## PROBLEM DESCRIPTION
From the records below, print exactly the lines starting at the one containing "localparam logic [4:0] FIRST_ADDR" and ending at the one containing "localparam int FALL_MSB = 3, FALL_LSB = 0;", ends included, and nothing else.

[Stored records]
------------------------------------------------------------------------

[config.mk]
export PLATFORM = sky130hd
export DESIGN_NAME = mdc_regs
export DESIGN_NICKNAME = d
export VERILOG_FILES = /design/src/logic/mdc_pkg.sv /design/src/logic/mdc_sync.sv /design/src/logic/mdc_regs.sv
export SDC_FILE = /design/constraint.sdc
export NUM_CORES = 1
export LEC_CHECK = 0
export BUFFER_PORTS_ARGS = -buffer_cell sky130_fd_sc_hd__buf_2
export CAP_MARGIN = 20
export CORE_UTILIZATION = 55
export DETAILED_ROUTE_END_ITERATION = 8
export GPL_TIMING_DRIVEN = 0
export PLACE_DENSITY = 0.74
export RECOVER_POWER = 100
export SLEW_MARGIN = 20
export SYNTH_ARGS = -nofsm -noshare
export SYNTH_HDL_FRONTEND = slang
export SYNTH_SLANG_ARGS = --single-unit
[constraint.sdc]
create_clock -name mclk -period 7.3 [get_ports mclk]
set_input_delay 0.365 -clock mclk [delete_from_list [all_inputs] [get_ports mclk]]
set_output_delay 0.365 -clock mclk [all_outputs]
set_load 0.005 [all_outputs]
[src/logic/mdc_pkg.sv]
// shared constants and types for the motor drive configuration bank
`default_nettype none
package mdc_pkg;
   // serial frame layout
   localparam int FRAME_W  = 16;
   localparam int DATA_W   = 9;
   localparam int ADDR_W   = 5;
   localparam int ADDR_MSB = 15;
   localparam int ADDR_LSB = 11;
   localparam int WR_BIT   = 10;
   localparam int DATA_MSB = 9;
   localparam int DATA_LSB = 1;
   localparam int CNT_W    = 5;

   // register offsets
   localparam logic [4:0] ADDR_GATE_SLEW_TIMING       = 5'h05;
   localparam logic [4:0] ADDR_OVERCURRENT_LIMIT      = 5'h06;
   localparam logic [4:0] ADDR_DRAIN_THRESHOLD_SETUP  = 5'h07;
   localparam logic [4:0] ADDR_DRAIN_QUALIFY_SETUP    = 5'h08;
   localparam logic [4:0] ADDR_WATCHDOG_MIN_SETUP     = 5'h09;
   localparam logic [4:0] ADDR_WATCHDOG_WINDOW_SETUP  = 5'h0a;
   localparam logic [4:0] ADDR_STEADY_LOOP_GAINS      = 5'h0b;
   localparam logic [4:0] ADDR_TRANSIENT_LOOP_GAINS   = 5'h0c;
   localparam logic [4:0] ADDR_BACKEMF_WINDOW_SETUP   = 5'h0d;
   localparam logic [4:0] ADDR_BACKEMF_SAMPLING_SETUP = 5'h0e;
   localparam logic [4:0] FIRST_ADDR = ADDR_GATE_SLEW_TIMING;
   localparam logic [4:0] LAST_ADDR  = ADDR_BACKEMF_SAMPLING_SETUP;
   localparam int NUM_REGS = 10;

   // reset values and writable bits, in offset order
   localparam logic [8:0] REG_RESET [NUM_REGS] = '{
      9'h000, 9'h07f, 9'h01f, 9'h03f, 9'h000,
      9'h000, 9'h077, 9'h000, 9'h004, 9'h001};
   localparam logic [8:0] REG_MASK [NUM_REGS] = '{
      9'h0ff, 9'h1ff, 9'h1bf, 9'h0bf, 9'h01f,
      9'h1ff, 9'h0ff, 9'h0ff, 9'h01f, 9'h03f};

   // field positions inside the nine data bits
   localparam int RISE_MSB = 7, RISE_LSB = 4;
   localparam int FALL_MSB = 3, FALL_LSB = 0;
   localparam int BLNK_MSB = 8, BLNK_LSB = 4;
   localparam int CAP_MSB  = 3, CAP_LSB  = 0;
   localparam int FS_MSB   = 8, FS_LSB   = 7;
   localparam int DSF_MSB  = 5, DSF_LSB  = 0;
   localparam int QMODE_BIT = 7;
   localparam int QT_MSB   = 5, QT_LSB   = 0;
   localparam int WDM_MSB  = 4, WDM_LSB  = 0;
   localparam int WDC_MSB  = 8, WDC_LSB  = 5;
   localparam int WDW_MSB  = 4, WDW_LSB  = 0;
   localparam int PG_MSB   = 7, PG_LSB   = 4;
   localparam int IG_MSB   = 3, IG_LSB   = 0;
   localparam int BW_MSB   = 4, BW_LSB   = 0;
   localparam int BS_MSB   = 5, BS_LSB   = 4;
   localparam int BF_MSB   = 3, BF_LSB   = 0;

   // timing, derived as mclk cycles at 40 MHz
   localparam int CLK_PERIOD_PS  = 25000;
   localparam int SLEW_STEP_NS   = 50;
   localparam int SLEW_STEP_CYC  = SLEW_STEP_NS * 1000 / CLK_PERIOD_PS;
   localparam int BLANK_STEP_NS  = 200;
   localparam int BLANK_STEP_CYC = BLANK_STEP_NS * 1000 / CLK_PERIOD_PS;
   localparam int BLANK_MIN_NS   = 1000;
   localparam int BLANK_MIN_CYC  = BLANK_MIN_NS * 1000 / CLK_PERIOD_PS;
   localparam int BLANK_CODE_OFS = 2;
   localparam int BLANK_FLOOR_CODE = 4;
   localparam int QUAL_STEP_NS   = 50;
   localparam int QUAL_STEP_CYC  = QUAL_STEP_NS * 1000 / CLK_PERIOD_PS;
   localparam int QUAL_SAFE_NS   = 600;
   localparam int QUAL_SAFE_CODE = QUAL_SAFE_NS / QUAL_STEP_NS;

   // analog levels: full scale in mV, cap level in 25/16 mV steps
   localparam int FULL_SCALE_MV  = 200;
   localparam int CAP_STEP_BASE  = 8;
   localparam int DRAIN_STEP_MV  = 50;

   // watchdog figures in ms
   localparam int WD_MIN_BASE_MS = 1;
   localparam int WD_MIN_STEP_MS = 2;
   localparam int WD_WIN_BASE_MS = 10;
   localparam int WD_WIN_STEP_MS = 10;

   // loop gain exponent offset
   typedef logic signed [4:0] mdc_exp_t;
   localparam mdc_exp_t GAIN_EXP_OFS = 5'sh07;

   // back-emf window in tenths of an electrical degree
   localparam int BW_STEP_TENTH = 14;
   localparam logic [4:0] BW_WIDE_CODE = 5'h1f;
   localparam int BW_WIDE_TENTH = 600;

   // windmill filter in us, samples per electrical cycle
   localparam logic [14:0] FILTER_US [16] = '{
      15'h0000, 15'h00c8, 15'h0190, 15'h0258,
      15'h0320, 15'h03e8, 15'h07d0, 15'h0fa0,
      15'h1388, 15'h1770, 15'h2710, 15'h2ee0,
      15'h36b0, 15'h3e80, 15'h4650, 15'h4e20};
   localparam logic [2:0] SAMPLES [4] = '{3'h1, 3'h2, 3'h3, 3'h6};

   typedef enum logic {ST_IDLE, ST_SHIFT} mdc_spi_state_e;
endpackage
`default_nettype wire

[src/logic/mdc_sync.sv]
// two-flop synchroniser for pin inputs
`timescale 1ns/1ps
`default_nettype none
module mdc_sync #(
   parameter int               WIDTH     = 1,
   parameter logic [WIDTH-1:0] RESET_VAL = '0
) (
   input  wire logic             mclk,
   input  wire logic             reset,
   input  wire logic             ce,
   input  wire logic [WIDTH-1:0] async_in,
   output logic      [WIDTH-1:0] sync_out
);
   // first stage feeds only the second, nothing else looks at it
   for (genvar i = 0; i < WIDTH; i++) begin : g_bit
      logic meta_reg;
      always_ff @(posedge mclk) begin
         if (reset) begin
            meta_reg    <= RESET_VAL[i];
            sync_out[i] <= RESET_VAL[i];
         end else if (ce) begin
            meta_reg    <= async_in[i];
            sync_out[i] <= meta_reg;
         end
      end
   end
endmodule
`default_nettype wire

[src/logic/mdc_regs.sv]
// serial configuration register bank with decoded setting outputs
`timescale 1ns/1ps
`default_nettype none
module mdc_regs (
   input  wire logic        mclk,
   input  wire logic        reset,
   input  wire logic        ce,
   input  wire logic        spi_sck,
   input  wire logic        spi_sel_n,
   input  wire logic        spi_sdi,
   output logic             spi_sdo,
   output logic             spi_sdo_oe,
   output logic             frame_error,
   output logic [5:0]       gate_rise_slew_time,
   output logic [5:0]       gate_fall_slew_time,
   output logic [8:0]       overcurrent_blank_time,
   output logic [7:0]       current_cap_scale,
   output logic [7:0]       sense_full_scale,
   output logic [11:0]      drain_source_fault_level,
   output logic             drain_fault_qualify_mode,
   output logic [7:0]       drain_qualify_time,
   output logic             drain_qualify_short,
   output logic [5:0]       watchdog_min_time,
   output logic [3:0]       watchdog_fail_count,
   output logic             watchdog_count_enable,
   output logic [8:0]       watchdog_window_time,
   output mdc_pkg::mdc_exp_t steady_prop_gain,
   output mdc_pkg::mdc_exp_t steady_integral_gain,
   output mdc_pkg::mdc_exp_t transient_prop_gain,
   output mdc_pkg::mdc_exp_t transient_integral_gain,
   output logic [9:0]       backemf_window,
   output logic [2:0]       backemf_samples,
   output logic [14:0]      windmill_filter_time
);
   import mdc_pkg::*;

   // pins pass the synchroniser; select idles high
   logic sck_s;
   logic sel_n_s;
   logic sdi_s;
   mdc_sync #(
      .WIDTH     (3),
      .RESET_VAL (3'h2)
   ) u_sync (
      .mclk     (mclk),
      .reset    (reset),
      .ce       (ce),
      .async_in ({spi_sck, spi_sel_n, spi_sdi}),
      .sync_out ({sck_s, sel_n_s, sdi_s})
   );

   mdc_spi_state_e      state_reg;
   mdc_spi_state_e      state_next;
   logic                sck_d_reg;
   logic                sel_n_d_reg;
   logic [CNT_W-1:0]    bit_cnt_reg;
   logic [FRAME_W-1:0]  rx_reg;
   logic [FRAME_W-1:0]  tx_reg;
   logic [FRAME_W-1:0]  resp_reg;
   logic [DATA_W-1:0]   cfg_reg [NUM_REGS];

   // edges of the synchronised serial clock and select
   logic sck_rise;
   logic sck_fall;
   logic sel_fall;
   logic sel_rise;
   assign sck_rise = sck_s & ~sck_d_reg;
   assign sck_fall = ~sck_s & sck_d_reg;
   assign sel_fall = ~sel_n_s & sel_n_d_reg;
   assign sel_rise = sel_n_s & ~sel_n_d_reg;

   // frame fields and checks; odd parity over all sixteen bits
   logic [ADDR_W-1:0]  fr_addr;
   logic               fr_wr;
   logic [DATA_W-1:0]  fr_data;
   logic               fr_len_ok;
   logic               fr_par_ok;
   logic               frame_end;
   logic               commit;
   logic               mapped;
   logic [3:0]         reg_idx;
   logic               write_en;
   logic [DATA_W-1:0]  wdata;
   logic [DATA_W-1:0]  rd_data;
   logic [FRAME_W-2:0] resp_body;
   logic [CNT_W-1:0]   cnt_next;
   assign fr_addr   = rx_reg[ADDR_MSB:ADDR_LSB];
   assign fr_wr     = rx_reg[WR_BIT];
   assign fr_data   = rx_reg[DATA_MSB:DATA_LSB];
   assign fr_len_ok = bit_cnt_reg == CNT_W'(FRAME_W);
   assign fr_par_ok = ^rx_reg;
   assign frame_end = ce & (state_reg == ST_SHIFT) & sel_rise;
   assign commit    = frame_end & fr_len_ok & fr_par_ok;
   assign mapped    = (fr_addr >= FIRST_ADDR) && (fr_addr <= LAST_ADDR);
   assign reg_idx   = 4'(fr_addr - FIRST_ADDR);
   assign write_en  = commit & fr_wr & mapped;
   assign wdata     = mapped ? (fr_data & REG_MASK[reg_idx]) : '0;
   // a write answers with the value it leaves behind
   assign rd_data   = !mapped ? '0 : (fr_wr ? wdata : cfg_reg[reg_idx]);
   assign resp_body = {fr_addr, 1'b0, rd_data};
   // counter saturates so an overlong frame never wraps back to 16
   assign cnt_next  = (&bit_cnt_reg) ? bit_cnt_reg : bit_cnt_reg + 1'b1;

   // frame state follows the select line
   always_comb begin
      state_next = state_reg;
      case (state_reg)
         ST_IDLE:  if (sel_fall) state_next = ST_SHIFT;
         ST_SHIFT: if (sel_rise) state_next = ST_IDLE;
         default:  state_next = ST_IDLE;
      endcase
   end

   // state and edge history
   always_ff @(posedge mclk) begin
      if (reset) begin
         state_reg   <= ST_IDLE;
         sck_d_reg   <= 1'b0;
         sel_n_d_reg <= 1'b1;
      end else if (ce) begin
         state_reg   <= state_next;
         sck_d_reg   <= sck_s;
         sel_n_d_reg <= sel_n_s;
      end
   end

   // receive on rising serial clock, msb first
   always_ff @(posedge mclk) begin
      if (reset) begin
         rx_reg      <= '0;
         bit_cnt_reg <= '0;
      end else if (ce) begin
         if (sel_fall) begin
            bit_cnt_reg <= '0;
         end else if (state_reg == ST_SHIFT && sck_rise) begin
            rx_reg      <= {rx_reg[FRAME_W-2:0], sdi_s};
            bit_cnt_reg <= cnt_next;
         end
      end
   end

   // transmit the previous frame's answer, advanced on falling clock
   always_ff @(posedge mclk) begin
      if (reset) begin
         tx_reg <= '0;
      end else if (ce) begin
         if (sel_fall) begin
            tx_reg <= resp_reg;
         end else if (state_reg == ST_SHIFT && sck_fall) begin
            tx_reg <= {tx_reg[FRAME_W-2:0], 1'b0};
         end
      end
   end

   // answer word and pin drive; bad frames leave the answer unchanged
   always_ff @(posedge mclk) begin
      if (reset) begin
         resp_reg    <= '0;
         spi_sdo     <= 1'b0;
         spi_sdo_oe  <= 1'b0;
         frame_error <= 1'b0;
      end else if (ce) begin
         if (commit) begin
            resp_reg <= {resp_body, ~^resp_body};
         end
         spi_sdo     <= (state_next == ST_SHIFT) & tx_reg[FRAME_W-1];
         spi_sdo_oe  <= state_next == ST_SHIFT;
         frame_error <= frame_end & ~(fr_len_ok & fr_par_ok);
      end
   end

   // one storage word per register, loaded from its reset value
   for (genvar i = 0; i < NUM_REGS; i++) begin : g_cfg
      always_ff @(posedge mclk) begin
         if (reset) begin
            cfg_reg[i] <= REG_RESET[i];
         end else if (ce && write_en && reg_idx == 4'(i)) begin
            cfg_reg[i] <= wdata;
         end
      end
   end

   // fields
   logic [3:0] rise_f;
   logic [3:0] fall_f;
   logic [4:0] blank_f;
   logic [3:0] cap_f;
   logic [1:0] fs_f;
   logic [5:0] dsf_f;
   logic [5:0] qt_f;
   logic [4:0] wdm_f;
   logic [3:0] wdc_f;
   logic [4:0] wdw_f;
   logic [3:0] spg_f;
   logic [3:0] sig_f;
   logic [3:0] tpg_f;
   logic [3:0] tig_f;
   logic [4:0] bw_f;
   logic [1:0] bs_f;
   logic [3:0] bf_f;
   assign rise_f  = cfg_reg[0][RISE_MSB:RISE_LSB];
   assign fall_f  = cfg_reg[0][FALL_MSB:FALL_LSB];
   assign blank_f = cfg_reg[1][BLNK_MSB:BLNK_LSB];
   assign cap_f   = cfg_reg[1][CAP_MSB:CAP_LSB];
   assign fs_f    = cfg_reg[2][FS_MSB:FS_LSB];
   assign dsf_f   = cfg_reg[2][DSF_MSB:DSF_LSB];
   assign qt_f    = cfg_reg[3][QT_MSB:QT_LSB];
   assign wdm_f   = cfg_reg[4][WDM_MSB:WDM_LSB];
   assign wdc_f   = cfg_reg[5][WDC_MSB:WDC_LSB];
   assign wdw_f   = cfg_reg[5][WDW_MSB:WDW_LSB];
   assign spg_f   = cfg_reg[6][PG_MSB:PG_LSB];
   assign sig_f   = cfg_reg[6][IG_MSB:IG_LSB];
   assign tpg_f   = cfg_reg[7][PG_MSB:PG_LSB];
   assign tig_f   = cfg_reg[7][IG_MSB:IG_LSB];
   assign bw_f    = cfg_reg[8][BW_MSB:BW_LSB];
   assign bs_f    = cfg_reg[9][BS_MSB:BS_LSB];
   assign bf_f    = cfg_reg[9][BF_MSB:BF_LSB];

   // decoded settings; the blank floor covers the four lowest codes
   logic [8:0] blank_dec;
   logic [9:0] bw_dec;
   assign blank_dec = (blank_f < 5'(BLANK_FLOOR_CODE)) ?
                      9'(BLANK_MIN_CYC) :
                      9'((blank_f + BLANK_CODE_OFS) * BLANK_STEP_CYC);
   assign bw_dec    = (bw_f == BW_WIDE_CODE) ? 10'(BW_WIDE_TENTH) :
                      10'((bw_f + 1) * BW_STEP_TENTH);

   // registered outputs, rebuilt every enabled cycle
   always_ff @(posedge mclk) begin
      if (reset) begin
         gate_rise_slew_time      <= '0;
         gate_fall_slew_time      <= '0;
         overcurrent_blank_time   <= '0;
         current_cap_scale        <= '0;
         sense_full_scale         <= '0;
         drain_source_fault_level <= '0;
         drain_fault_qualify_mode <= 1'b0;
         drain_qualify_time       <= '0;
         drain_qualify_short      <= 1'b0;
         watchdog_min_time        <= '0;
         watchdog_fail_count      <= '0;
         watchdog_count_enable    <= 1'b0;
         watchdog_window_time     <= '0;
         steady_prop_gain         <= '0;
         steady_integral_gain     <= '0;
         transient_prop_gain      <= '0;
         transient_integral_gain  <= '0;
         backemf_window           <= '0;
         backemf_samples          <= '0;
         windmill_filter_time     <= '0;
      end else if (ce) begin
         gate_rise_slew_time      <= 6'(rise_f * SLEW_STEP_CYC);
         gate_fall_slew_time      <= 6'(fall_f * SLEW_STEP_CYC);
         overcurrent_blank_time   <= blank_dec;
         current_cap_scale        <=
            8'((CAP_STEP_BASE >> fs_f) * (cap_f + 1));
         sense_full_scale         <= 8'(FULL_SCALE_MV >> fs_f);
         drain_source_fault_level <= 12'(dsf_f * DRAIN_STEP_MV);
         drain_fault_qualify_mode <= cfg_reg[3][QMODE_BIT];
         drain_qualify_time       <= 8'(qt_f * QUAL_STEP_CYC);
         drain_qualify_short      <= qt_f < 6'(QUAL_SAFE_CODE);
         watchdog_min_time        <=
            6'(WD_MIN_BASE_MS + wdm_f * WD_MIN_STEP_MS);
         watchdog_fail_count      <= wdc_f;
         watchdog_count_enable    <= wdc_f != 4'h0;
         watchdog_window_time     <=
            9'(WD_WIN_BASE_MS + wdw_f * WD_WIN_STEP_MS);
         steady_prop_gain         <= $signed({1'b0, spg_f}) - GAIN_EXP_OFS;
         steady_integral_gain     <= $signed({1'b0, sig_f}) - GAIN_EXP_OFS;
         transient_prop_gain      <= $signed({1'b0, tpg_f}) - GAIN_EXP_OFS;
         transient_integral_gain  <= $signed({1'b0, tig_f}) - GAIN_EXP_OFS;
         backemf_window           <= bw_dec;
         backemf_samples          <= SAMPLES[bs_f];
         windmill_filter_time     <= FILTER_US[bf_f];
      end
   end

   // checks on the decoded outputs and the write path
   property p_rise_slew;
      @(posedge mclk) disable iff (reset)
      ce |=> gate_rise_slew_time == 6'($past(rise_f) * SLEW_STEP_CYC);
   endproperty
   a_rise_slew: assert property (p_rise_slew)
      else $error("rise slew time mismatch");
   property p_fall_slew;
      @(posedge mclk) disable iff (reset)
      ce |=> gate_fall_slew_time == 6'($past(fall_f) * SLEW_STEP_CYC);
   endproperty
   a_fall_slew: assert property (p_fall_slew)
      else $error("fall slew time mismatch");
   property p_blank_floor;
      @(posedge mclk) disable iff (reset)
      ce && blank_f < 5'h04 |=> overcurrent_blank_time == 9'(BLANK_MIN_CYC);
   endproperty
   a_blank_floor: assert property (p_blank_floor)
      else $error("blank floor not applied");
   property p_cap_full;
      @(posedge mclk) disable iff (reset)
      ce && cap_f == 4'hf |=> current_cap_scale == 8'(CAP_STEP_BASE * 16 >>
                                                    $past(fs_f));
   endproperty
   a_cap_full: assert property (p_cap_full)
      else $error("full current cap wrong");
   property p_full_scale;
      @(posedge mclk) disable iff (reset)
      ce && fs_f == 2'h3 |=> sense_full_scale == 8'(FULL_SCALE_MV / 8);
   endproperty
   a_full_scale: assert property (p_full_scale)
      else $error("smallest full scale wrong");
   property p_drain_level;
      @(posedge mclk) disable iff (reset)
      ce |=> drain_source_fault_level == 12'($past(dsf_f) * DRAIN_STEP_MV);
   endproperty
   a_drain_level: assert property (p_drain_level)
      else $error("drain fault level wrong");
   property p_qual_time;
      @(posedge mclk) disable iff (reset)
      ce |=> drain_qualify_short == (drain_qualify_time <
                                     8'(QUAL_SAFE_CODE * QUAL_STEP_CYC));
   endproperty
   a_qual_time: assert property (p_qual_time)
      else $error("qualify short flag disagrees with time");
   property p_wd_fail;
      @(posedge mclk) disable iff (reset)
      ##1 watchdog_count_enable == (watchdog_fail_count != 4'h0);
   endproperty
   a_wd_fail: assert property (p_wd_fail)
      else $error("fail counter enable wrong");
   property p_wd_window;
      @(posedge mclk) disable iff (reset)
      ce |=> watchdog_window_time == 9'(WD_WIN_BASE_MS +
                                        $past(wdw_f) * WD_WIN_STEP_MS);
   endproperty
   a_wd_window: assert property (p_wd_window)
      else $error("watchdog window wrong");
   property p_gain_two;
      @(posedge mclk) disable iff (reset)
      ce && sig_f == 4'h8 |=> steady_integral_gain == 5'sh01;
   endproperty
   a_gain_two: assert property (p_gain_two)
      else $error("integral gain code 8 is not two");
   property p_bw_wide;
      @(posedge mclk) disable iff (reset)
      ce && bw_f == BW_WIDE_CODE |=> backemf_window == 10'(BW_WIDE_TENTH);
   endproperty
   a_bw_wide: assert property (p_bw_wide)
      else $error("wide back-emf window wrong");
   property p_frame_write;
      @(posedge mclk) disable iff (reset)
      write_en |=> cfg_reg[$past(reg_idx)] == $past(wdata) &&
                   resp_reg[DATA_MSB:DATA_LSB] == $past(wdata);
   endproperty
   a_frame_write: assert property (p_frame_write)
      else $error("good write frame not stored");
endmodule
`default_nettype wire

------------------------------------------------------------------------

## SOLUTION TO THE PROBLEM
   localparam logic [4:0] FIRST_ADDR = ADDR_GATE_SLEW_TIMING;
   localparam logic [4:0] LAST_ADDR  = ADDR_BACKEMF_SAMPLING_SETUP;
   localparam int NUM_REGS = 10;

   // reset values and writable bits, in offset order
   localparam logic [8:0] REG_RESET [NUM_REGS] = '{
      9'h000, 9'h07f, 9'h01f, 9'h03f, 9'h000,
      9'h000, 9'h077, 9'h000, 9'h004, 9'h001};
   localparam logic [8:0] REG_MASK [NUM_REGS] = '{
      9'h0ff, 9'h1ff, 9'h1bf, 9'h0bf, 9'h01f,
      9'h1ff, 9'h0ff, 9'h0ff, 9'h01f, 9'h03f};

   // field positions inside the nine data bits
   localparam int RISE_MSB = 7, RISE_LSB = 4;
   localparam int FALL_MSB = 3, FALL_LSB = 0;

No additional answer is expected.